`/design/flow/design.v`:
```
module CRC
#(parameter sead = 8'hD8, LSFRs = 7)
(data, active, CLK, RST, crc, valid);
input  data;
input  active;
input  CLK;
input  RST;
output crc;
output valid;
reg crc;
reg valid;
reg [7:0] registers;
reg [3:0] i;
reg [3:0] j;
always@(posedge CLK or negedge RST)
begin
    if(!RST)
    begin
        registers <= sead;
        valid     <= 1'b0;
        crc       <= 1'b0;
        i         <= 1'b0;
        j         <= 1'b0;
    end
    else if (active == 1)
    begin
            valid <= 0;
            j     <= j+1;
            registers[7]    <= registers[0]^data;
            registers[6]    <= registers[7]^(registers[0]^data);
            registers[5:3]  <= registers[6:4];
            registers[2]    <= registers[3]^(registers[0]^data);
            registers[1:0]  <= registers[2:1];
    end
    else if (active == 0 && i < (LSFRs+1) && j==(LSFRs+1))
    begin
        valid <= 1'b1;
        {registers[6:0],crc} <= registers;
        i <= i+1;
        if (i==LSFRs)
         begin 
            valid     <= 1'b0; 
            i         <= 4'b0;
            j         <= 4'b0;
            registers <= sead;
         end
    end 
end
endmodule
```
`/design/flow/run.sh`:
```
#!/bin/bash
# OpenROAD 26Q1-2900-gdf79404cd8, Yosys 0.63+post, stock flow scripts
make -C /OpenROAD-flow-scripts/flow DESIGN_CONFIG=/design/flow/config.mk WORK_HOME=/design/flow/orfs finish
```
`/design/flow/config.mk`:
```
export PLATFORM = sky130hd
export DESIGN_NAME = CRC
export DESIGN_NICKNAME = CRC
export VERILOG_FILES = /design/flow/design.v
export SDC_FILE = /design/flow/constraint.sdc
export NUM_CORES = 4
export LEC_CHECK = 1
export CORE_AREA = 10 10 97 97
export DIE_AREA = 0 0 107 107
export SYNTH_HDL_FRONTEND = slang
```
`/design/flow/constraint.sdc`:
```
current_design CRC

set clk_period 2.7
set clk_io_pct 0.2

create_clock -name clk0 -period $clk_period [get_ports {CLK}]

set non_clock_inputs [all_inputs -no_clocks]
set_input_delay [expr $clk_period * $clk_io_pct] -clock clk0 $non_clock_inputs
set_output_delay [expr $clk_period * $clk_io_pct] -clock clk0 [all_outputs]
```
==> impl_metrics.json <==
{
  "maxCapViolCount": 0,
  "final_layout_size_suffix_gt1_share_pct": 24.14,
  "setup_total_negative_slack_ns": 0,
  "synth_area_um2": 925.9,
  "fmax_ghz": 0.5465,
  "final.min_clock_period_ns": 1.830,
  "leakage_uw": 0.0004594,
  "worstMarginPinSlew_ns": 0.3848,
  "clk_pin_slew_ns": 0.07,
  "initCoreUtil_pct": 12.70,
  "die-area_um2": 11450,
  "grt_usage_pct": 2.953,
  "wl_per_cell_um": 8.758,
  "hold_depth": 1,
  "maxSlewViolCount": 0,
  "first_pass_iters": 4,
  "row_count": 31,
  "cts_resized": 0,
  "top_area_share_pct": 37.84,
  "ys_sh_xor_pct": 3.784,
  "place_hpwl_mm": 1.170,
  "synthTopCellsByCount": "dfrtp_1 (14), nand2_1 (7), inv_1 (5), o22ai_1 (5)",
  "die_h_um": 107,
  "peakVddDrop_uv": 261.3,
  "wirelength_mm": 1.629,
  "area_growth_pct": 22.30,
  "worstSetupPathType": "reg -> reg",
  "topCellsByArea": "dfrtp_1 (38%), dfstp_2 (11%), mux2_4 (4.9%)",
  "clock_latency_ns": 0.25,
  "die_x_um": 107,
  "start_kind": "flop",
  "synthDistinctLibCells": 31,
  "simple_gate_share_pct": 15.95,
  "grt_pass1_wl_mm": 2.842,
  "synth.avg_cell_area_um2": 11.57,
  "min_path_type": "reg -> reg",
  "rsz0062_at_grt": "no",
  "ys_ff": 18,
  "gp_congestion": 0.7542,
  "ys_sh_adder_pct": 4.054,
  "cp.required_ns": 2.84,
  "clkPwrFrac_pct": 21.6,
  "cellInternalPower_uw": 711.9,
  "mux_share_pct": 8.514,
  "ys_seq_share_pct": 49.19,
  "status": "finished clean",
  "antenna_found_initial": 0,
  "crit_fanout": 9,
  "sw_frac_of_total_pct": 29.70,
  "ys.flop_type": "dfrtp_1",
  "core_area_um2": 7292,
  "ys_area_um2": 925.9,
  "report.final.hold_viol_count": 0,
  "io_pins": 6,
  "log.warning_count": 26,
  "yosys_warnings": 0,
  "cellPowerDensity_nw_per_um2": 894.3,
  "hold_slack_ns": 0.4991,
  "syn_inst": 80,
  "final_antenna_net_count": 0,
  "p_comb_share_pct": 30.6,
  "cp.arrival_ns": 1.97,
  "relSlewSlack_pct": 74.24,
  "clock-sinks": 18,
  "pwr-share-seq_pct": 47.8,
  "fin_ws_ns": 0.8703,
  "cts_tree": "built",
  "port_buffers": 5,
  "clk_path_buf_depth": 2,
  "htree_levels": 1,
  "n_fill_cell": 838,
  "end_kind": "flop",
  "finalClockSkew_ns": 0.001984,
  "cts-hold-fix-buffers": 0,
  "grt_pass1_vias": 580,
  "pre_cts_slack_ns": 0.6825,
  "logic_family": "simple AND/OR/NAND/NOR gates",
  "compound_area_share_pct": 12.43,
  "yosysMostFrequentCell": "dfrtp_1",
  "drt-initial-drc-count": 26,
  "async_reset_ff_share_pct": 100.0,
  "grt_max_degree": 19,
  "route.detailed.drc": 0,
  "cts_buffers": 3,
  "yosys_cells": 80,
  "netlist.top_cell.by_area": "dfrtp_1",
  "cts_setup_buffers": 0,
  "setup_viol": 0,
  "r2r_cells": 5,
  "edf_count": 0,
  "layout_worst_path_cycle_share_pct": 67.77,
  "dr_total_vias": 600,
  "diodes": 0,
  "grt_overflow": 0,
  "cts-root-buf": "clkbuf_8",
  "routed_via_density": 3.226,
  "switchingPower_uw": 300.8
}
worst max-delay path: stages (launching register included):
cell and delay, ns:
dfrtp_1 0.42, inv_1 0.09, ha_1 0.13, and4bb_1 0.39
or2_1 0.35, mux2_4 0.33
layer usage:
metal  part of all wire, %  track usage (%)  vias to the layer above
met5                     0                0                        -
met4                   2.1           0.5803                        0
met3                   6.7            1.213                        2
met2                    43            4.390                        9
met1                    48            3.957                      295
li1                      -                -                      294
cell usage in the layout, fill, tap and decap left out, types with 3 or more instances in the layout:
cell type | Yosys | routed
dfrtp_1 | 14 | 14
nand2_1 | 7 | 7
inv_1 | 5 | 5
o22ai_1 | 5 | 5
clkdlybuf4s50_1 | 0 | 5
nor2_1 | 4 | 4
clkbuf_8 | 0 | 4
dfstp_2 | 4 | 4
nor2b_1 | 3 | 3
a21oi_1 | 3 | 3
mux2_4 | 3 | 3
mux2_2 | 3 | 3
ha_1 | 3 | 3
stage by stage:
| stage | utilization [%] | cells | instance area, µm² | power (µW) |
|---|---|---|---|---|
| 6_report | 15.53 | 186 | 1132 | 1013 |
| 3_3_place_gp | 14.77 | 182 | 1077 | 799.5 |
| 3_5_place_dp | 14.77 | 182 | 1077 | 799.3 |
| 5_1_grt | 15.53 | 186 | 1132 | 1103 |
| 4_1_cts | 15.53 | 186 | 1132 | 1030 |
| 2_1_floorplan | - | 80 | 925.9 | 725.1 |
registers in the layout, summed over array words and instances (netlist names):
| signal | flops |
|---|---|
| i | 4 |
| valid | 1 |
| crc | 1 |
| j | 4 |
| registers | 8 |
logic make-up after synthesis:
group           count (synthesis)
buf+inv                         9
compound gates                 17
flops                          18
mux                             6
simple gates                   23
xor+xnor                        4
fa+ha+maj                       3
layout make-up:
class / count / area (µm²) / share of cell area [%]
Timing Repair Buffer: 7 / 65.06 / 5.746
Sequential cell: 18 / 455.4 / 40.22
Tap cell: 99 / 123.9 / 10.94
Multi-Input combinational cell: 53 / 414.1 / 36.57
Clock buffer: 4 / 55.05 / 4.862
Inverter: 5 / 18.77 / 1.657
final timing paths:
check,start,to,slack (ns)
setup / recovery,j[0],registers[5],0.87
hold / removal,registers[1],registers[1],0.50
setup reg to reg,j[0],registers[5],0.87
hold reg to reg,registers[1],registers[1],0.50
max in group asynchronous,RST,registers[7],1.83
min in group asynchronous,RST,j[2],0.62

* **WORK REQUIRED**:
Write out precisely the lines from the one holding "setup reg to reg,j[0],registers[5],0.87" through the end of the material, including both of those ends.

* **ANSWER BOX**:
setup reg to reg,j[0],registers[5],0.87
hold reg to reg,registers[1],registers[1],0.50
max in group asynchronous,RST,registers[7],1.83
min in group asynchronous,RST,j[2],0.62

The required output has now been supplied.